((

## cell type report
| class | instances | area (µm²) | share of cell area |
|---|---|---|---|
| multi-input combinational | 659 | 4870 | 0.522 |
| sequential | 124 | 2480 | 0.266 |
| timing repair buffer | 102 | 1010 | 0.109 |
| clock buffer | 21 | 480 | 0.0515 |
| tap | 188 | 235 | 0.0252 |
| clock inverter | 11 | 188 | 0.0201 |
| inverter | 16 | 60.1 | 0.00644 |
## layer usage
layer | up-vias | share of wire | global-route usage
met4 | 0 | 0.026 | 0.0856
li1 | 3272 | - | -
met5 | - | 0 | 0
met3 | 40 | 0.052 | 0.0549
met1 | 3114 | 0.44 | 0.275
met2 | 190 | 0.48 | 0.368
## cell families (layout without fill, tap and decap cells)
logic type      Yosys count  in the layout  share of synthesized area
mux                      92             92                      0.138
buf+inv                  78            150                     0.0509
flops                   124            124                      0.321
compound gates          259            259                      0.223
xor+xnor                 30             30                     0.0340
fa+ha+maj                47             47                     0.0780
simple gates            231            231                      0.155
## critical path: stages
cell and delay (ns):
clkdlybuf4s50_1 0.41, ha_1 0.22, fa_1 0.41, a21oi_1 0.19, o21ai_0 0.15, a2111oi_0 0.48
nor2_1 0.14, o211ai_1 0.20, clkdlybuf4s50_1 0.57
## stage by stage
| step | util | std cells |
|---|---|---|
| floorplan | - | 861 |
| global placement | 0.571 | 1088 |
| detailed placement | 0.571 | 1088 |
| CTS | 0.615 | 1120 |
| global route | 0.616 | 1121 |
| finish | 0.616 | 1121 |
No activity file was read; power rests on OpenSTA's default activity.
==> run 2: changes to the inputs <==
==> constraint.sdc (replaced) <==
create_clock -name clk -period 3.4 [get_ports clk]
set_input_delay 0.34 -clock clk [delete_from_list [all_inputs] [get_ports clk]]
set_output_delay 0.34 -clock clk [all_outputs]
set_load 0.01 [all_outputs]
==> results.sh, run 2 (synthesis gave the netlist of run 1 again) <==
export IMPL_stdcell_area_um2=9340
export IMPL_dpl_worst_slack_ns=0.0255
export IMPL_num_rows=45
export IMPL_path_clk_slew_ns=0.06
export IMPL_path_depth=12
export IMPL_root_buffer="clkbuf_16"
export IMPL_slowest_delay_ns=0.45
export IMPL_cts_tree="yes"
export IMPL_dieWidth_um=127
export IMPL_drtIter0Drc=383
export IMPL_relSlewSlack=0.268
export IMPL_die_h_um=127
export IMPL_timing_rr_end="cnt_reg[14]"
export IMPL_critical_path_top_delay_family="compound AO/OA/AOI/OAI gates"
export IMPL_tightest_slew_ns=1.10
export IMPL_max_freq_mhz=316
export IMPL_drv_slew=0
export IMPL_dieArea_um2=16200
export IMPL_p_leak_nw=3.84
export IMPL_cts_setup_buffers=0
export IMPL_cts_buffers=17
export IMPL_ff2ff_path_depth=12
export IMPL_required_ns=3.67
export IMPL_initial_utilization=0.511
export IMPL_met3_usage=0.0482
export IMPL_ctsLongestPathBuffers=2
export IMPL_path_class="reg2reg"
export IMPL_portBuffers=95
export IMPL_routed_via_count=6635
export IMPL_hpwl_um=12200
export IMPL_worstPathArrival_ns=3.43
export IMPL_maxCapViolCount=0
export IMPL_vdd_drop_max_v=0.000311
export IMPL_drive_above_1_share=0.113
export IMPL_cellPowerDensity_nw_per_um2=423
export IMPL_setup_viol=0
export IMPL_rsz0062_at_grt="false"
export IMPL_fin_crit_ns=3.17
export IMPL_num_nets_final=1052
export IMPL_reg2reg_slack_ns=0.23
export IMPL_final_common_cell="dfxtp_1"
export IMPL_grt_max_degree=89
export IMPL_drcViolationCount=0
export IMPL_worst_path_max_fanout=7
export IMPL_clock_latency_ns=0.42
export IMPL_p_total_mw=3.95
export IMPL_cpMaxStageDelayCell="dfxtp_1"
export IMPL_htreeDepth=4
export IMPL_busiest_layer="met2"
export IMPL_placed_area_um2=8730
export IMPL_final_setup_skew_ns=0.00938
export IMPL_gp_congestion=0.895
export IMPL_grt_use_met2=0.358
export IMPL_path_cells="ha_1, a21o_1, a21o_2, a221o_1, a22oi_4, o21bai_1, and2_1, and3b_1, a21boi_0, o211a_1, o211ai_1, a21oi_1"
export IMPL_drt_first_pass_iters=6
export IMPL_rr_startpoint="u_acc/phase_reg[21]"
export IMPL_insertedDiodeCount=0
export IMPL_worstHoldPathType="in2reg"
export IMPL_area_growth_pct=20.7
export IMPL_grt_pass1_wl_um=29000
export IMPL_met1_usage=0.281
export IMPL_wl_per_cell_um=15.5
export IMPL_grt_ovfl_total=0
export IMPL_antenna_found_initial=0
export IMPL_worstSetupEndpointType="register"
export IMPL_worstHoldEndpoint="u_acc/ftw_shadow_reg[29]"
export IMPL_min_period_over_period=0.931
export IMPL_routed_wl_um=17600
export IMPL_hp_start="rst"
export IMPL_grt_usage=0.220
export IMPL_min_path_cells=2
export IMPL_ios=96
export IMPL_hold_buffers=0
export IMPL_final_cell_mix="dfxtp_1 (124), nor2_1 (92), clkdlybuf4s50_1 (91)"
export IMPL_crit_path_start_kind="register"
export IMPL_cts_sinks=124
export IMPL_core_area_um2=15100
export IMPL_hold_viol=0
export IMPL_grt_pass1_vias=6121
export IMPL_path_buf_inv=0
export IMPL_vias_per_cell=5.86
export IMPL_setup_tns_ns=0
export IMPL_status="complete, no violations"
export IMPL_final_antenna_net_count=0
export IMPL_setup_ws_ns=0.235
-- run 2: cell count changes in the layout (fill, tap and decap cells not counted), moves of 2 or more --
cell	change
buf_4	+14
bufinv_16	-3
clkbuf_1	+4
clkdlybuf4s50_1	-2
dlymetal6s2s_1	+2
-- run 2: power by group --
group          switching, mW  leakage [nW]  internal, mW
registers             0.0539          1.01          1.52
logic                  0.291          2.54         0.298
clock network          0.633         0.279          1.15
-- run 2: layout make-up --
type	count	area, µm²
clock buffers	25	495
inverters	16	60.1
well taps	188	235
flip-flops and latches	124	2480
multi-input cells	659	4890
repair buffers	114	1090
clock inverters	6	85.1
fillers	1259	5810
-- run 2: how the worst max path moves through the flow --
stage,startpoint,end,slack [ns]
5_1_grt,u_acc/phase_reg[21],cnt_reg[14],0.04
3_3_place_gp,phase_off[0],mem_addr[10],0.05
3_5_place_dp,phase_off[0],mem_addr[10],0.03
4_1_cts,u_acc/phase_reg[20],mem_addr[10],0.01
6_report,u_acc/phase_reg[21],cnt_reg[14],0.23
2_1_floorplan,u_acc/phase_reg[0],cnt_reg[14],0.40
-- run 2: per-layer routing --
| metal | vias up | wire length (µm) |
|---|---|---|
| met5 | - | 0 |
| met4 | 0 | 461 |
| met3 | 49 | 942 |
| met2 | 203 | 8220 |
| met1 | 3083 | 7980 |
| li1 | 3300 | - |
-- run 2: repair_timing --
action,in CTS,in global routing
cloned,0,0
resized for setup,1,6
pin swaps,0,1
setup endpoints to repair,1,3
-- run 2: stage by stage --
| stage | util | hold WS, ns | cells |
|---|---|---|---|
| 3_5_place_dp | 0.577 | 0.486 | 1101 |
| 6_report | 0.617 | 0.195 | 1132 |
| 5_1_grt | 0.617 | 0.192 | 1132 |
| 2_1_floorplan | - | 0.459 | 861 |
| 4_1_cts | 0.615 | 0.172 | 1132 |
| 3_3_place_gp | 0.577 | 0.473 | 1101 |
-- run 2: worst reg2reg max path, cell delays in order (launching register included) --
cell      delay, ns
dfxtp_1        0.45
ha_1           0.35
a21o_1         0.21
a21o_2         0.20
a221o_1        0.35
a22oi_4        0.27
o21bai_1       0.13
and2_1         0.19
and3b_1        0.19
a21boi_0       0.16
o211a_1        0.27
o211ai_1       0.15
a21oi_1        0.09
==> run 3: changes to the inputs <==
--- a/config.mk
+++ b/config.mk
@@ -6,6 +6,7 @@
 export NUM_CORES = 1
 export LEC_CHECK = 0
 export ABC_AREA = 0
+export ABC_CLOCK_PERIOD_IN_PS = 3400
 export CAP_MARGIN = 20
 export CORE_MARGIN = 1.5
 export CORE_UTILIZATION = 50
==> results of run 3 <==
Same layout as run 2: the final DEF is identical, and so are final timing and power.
File: src/rtl/usb_wire_tx_serializer.sv
// Transmit-side line-rate serializer: queues 2-bit symbols plus drive enable in a
// 4-deep FIFO and plays one entry per USB bit period onto the wire driver.
module usb_wire_tx_serializer #(
    parameter int FS_BIT_CLKS = 4,
    parameter int LS_BIT_CLKS = 32
) (
    input  logic       clk,
    input  logic       rst,
    input  logic [1:0] TxBitsIn,
    input  logic       TxCtrlIn,
    input  logic       SIETxWEn,
    output logic       SIETxRdy,
    input  logic       fullSpeedRate,
    output logic [1:0] TxBitsOut,
    output logic       TxCtrlOut,
    output logic       TxWireActiveDrive,
    output logic       TxDataOutTick,
    output logic       TxUnderflow
);

    localparam int CW = 5;
    localparam int GMAX = (FS_BIT_CLKS > LS_BIT_CLKS) ? FS_BIT_CLKS : LS_BIT_CLKS;
    localparam int GW = $clog2(GMAX + 1);

    localparam logic [CW-1:0] FS_LAST  = CW'(FS_BIT_CLKS - 1);
    localparam logic [CW-1:0] LS_LAST  = CW'(LS_BIT_CLKS - 1);
    localparam logic [GW-1:0] FS_GUARD = GW'(FS_BIT_CLKS);
    localparam logic [GW-1:0] LS_GUARD = GW'(LS_BIT_CLKS);

    // Each entry is {drive enable, D+, D-}
    logic [2:0]    fifo_mem [4];
    logic [2:0]    count_q, count_d;
    logic [1:0]    wr_idx_q, wr_idx_d;
    logic [1:0]    rd_idx_q, rd_idx_d;
    logic [CW-1:0] bit_cnt_q, bit_cnt_d;
    logic [GW-1:0] guard_q, guard_d;
    logic          rate_q, rate_d;
    logic [1:0]    bits_q, bits_d;
    logic          ctrl_q, ctrl_d;
    logic          tick_q, tick_d;
    logic          underflow_q, underflow_d;

    logic          idle;
    logic          full;
    logic          empty;
    logic          push;
    logic          pop;
    logic          bit_tick;
    logic          underflow_now;
    logic          ctrl_fall;
    logic [2:0]    head;
    logic [CW-1:0] bit_last;
    logic [GW-1:0] guard_len;

    assign full     = (count_q == 3'd4);
    assign empty    = (count_q == 3'd0);
    assign idle     = empty && !ctrl_q && (guard_q == '0);
    assign bit_last = rate_q ? FS_LAST : LS_LAST;
    assign guard_len = rate_q ? FS_GUARD : LS_GUARD;
    assign bit_tick = !idle && (bit_cnt_q == bit_last);
    assign head     = fifo_mem[rd_idx_q];

    assign push          = SIETxWEn && !full;
    assign pop           = bit_tick && !empty;
    assign underflow_now = bit_tick && empty && ctrl_q;
    // Drive enable falling edge arms the guard that keeps the receiver blind
    assign ctrl_fall     = ctrl_q && ((pop && !head[2]) || underflow_now);

    assign SIETxRdy          = !full;
    assign TxBitsOut         = bits_q;
    assign TxCtrlOut         = ctrl_q;
    assign TxWireActiveDrive = ctrl_q | (guard_q != '0);
    assign TxDataOutTick     = tick_q;
    assign TxUnderflow       = underflow_q;

    always_comb begin
        count_d     = count_q;
        wr_idx_d    = wr_idx_q;
        rd_idx_d    = rd_idx_q;
        bit_cnt_d   = bit_cnt_q;
        guard_d     = guard_q;
        rate_d      = rate_q;
        bits_d      = bits_q;
        ctrl_d      = ctrl_q;
        tick_d      = tick_q;
        underflow_d = underflow_now;

        if (push) begin
            wr_idx_d = wr_idx_q + 2'd1;
        end
        if (pop) begin
            rd_idx_d = rd_idx_q + 2'd1;
            bits_d   = head[1:0];
            ctrl_d   = head[2];
            tick_d   = !tick_q;
        end
        if (underflow_now) begin
            ctrl_d = 1'b0;
        end

        case ({push, pop})
            2'b10:   count_d = count_q + 3'd1;
            2'b01:   count_d = count_q - 3'd1;
            default: count_d = count_q;
        endcase

        // Rate is only re-sampled between packets so a packet never changes speed
        if (idle) begin
            bit_cnt_d = '0;
            rate_d    = fullSpeedRate;
        end else if (bit_tick) begin
            bit_cnt_d = '0;
        end else begin
            bit_cnt_d = bit_cnt_q + CW'(1);
        end

        if (ctrl_fall) begin
            guard_d = guard_len;
        end else if (guard_q != '0) begin
            guard_d = guard_q - GW'(1);
        end
    end

    always_ff @(posedge clk) begin
        if (push) begin
            fifo_mem[wr_idx_q] <= {TxCtrlIn, TxBitsIn};
        end
    end

    always_ff @(posedge clk) begin
        if (rst) begin
            count_q     <= 3'd0;
            wr_idx_q    <= 2'd0;
            rd_idx_q    <= 2'd0;
            bit_cnt_q   <= '0;
            guard_q     <= '0;
            rate_q      <= 1'b1;
            bits_q      <= 2'b00;
            ctrl_q      <= 1'b0;
            tick_q      <= 1'b0;
            underflow_q <= 1'b0;
        end else begin
            count_q     <= count_d;
            wr_idx_q    <= wr_idx_d;
            rd_idx_q    <= rd_idx_d;
            bit_cnt_q   <= bit_cnt_d;
            guard_q     <= guard_d;
            rate_q      <= rate_d;
            bits_q      <= bits_d;
            ctrl_q      <= ctrl_d;
            tick_q      <= tick_d;
            underflow_q <= underflow_d;
        end
    end

endmodule
[src/rtl/run_ctrl_pkg.sv]
// Shared types and widths for the run controller.
// State enumeration plus data-memory readback widths.
package run_ctrl_pkg;

  localparam int DATA_W = 9;
  localparam int ADDR_W = 8;
  localparam int CHK_W  = 16;

  typedef enum logic [2:0] {
    ST_IDLE,
    ST_PULSE,
    ST_GUARD,
    ST_WAIT,
    ST_READ,
    ST_REPORT
  } run_state_t;

endpackage

[src/rtl/run_ctrl_sat_counter.sv]
// Up-counter with synchronous clear and enable that parks at all-ones.
// Latency: count visible one clock after the enabling edge.
// Backpressure: none; enable is a plain qualifier.
module run_ctrl_sat_counter #(
  parameter int W = 16
) (
  input  logic         clk,
  input  logic         reset,
  input  logic         clr,
  input  logic         en,
  output logic [W-1:0] cnt,
  output logic         sat
);

  assign sat = &cnt;

  always_ff @(posedge clk or posedge reset) begin
    if (reset) begin
      cnt <= '0;
    end else if (clr) begin
      cnt <= '0;
    end else if (en && !sat) begin
      cnt <= cnt + W'(1);
    end
  end

endmodule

))

• [Assignment]: Please make an exact copy of the lines above from the line with "run 2: changes" through the line with "export IMPL_relSlewSlack=0.268", both ends included.

• [Result of the task]:
==> run 2: changes to the inputs <==
==> constraint.sdc (replaced) <==
create_clock -name clk -period 3.4 [get_ports clk]
set_input_delay 0.34 -clock clk [delete_from_list [all_inputs] [get_ports clk]]
set_output_delay 0.34 -clock clk [all_outputs]
set_load 0.01 [all_outputs]
==> results.sh, run 2 (synthesis gave the netlist of run 1 again) <==
export IMPL_stdcell_area_um2=9340
export IMPL_dpl_worst_slack_ns=0.0255
export IMPL_num_rows=45
export IMPL_path_clk_slew_ns=0.06
export IMPL_path_depth=12
export IMPL_root_buffer="clkbuf_16"
export IMPL_slowest_delay_ns=0.45
export IMPL_cts_tree="yes"
export IMPL_dieWidth_um=127
export IMPL_drtIter0Drc=383
export IMPL_relSlewSlack=0.268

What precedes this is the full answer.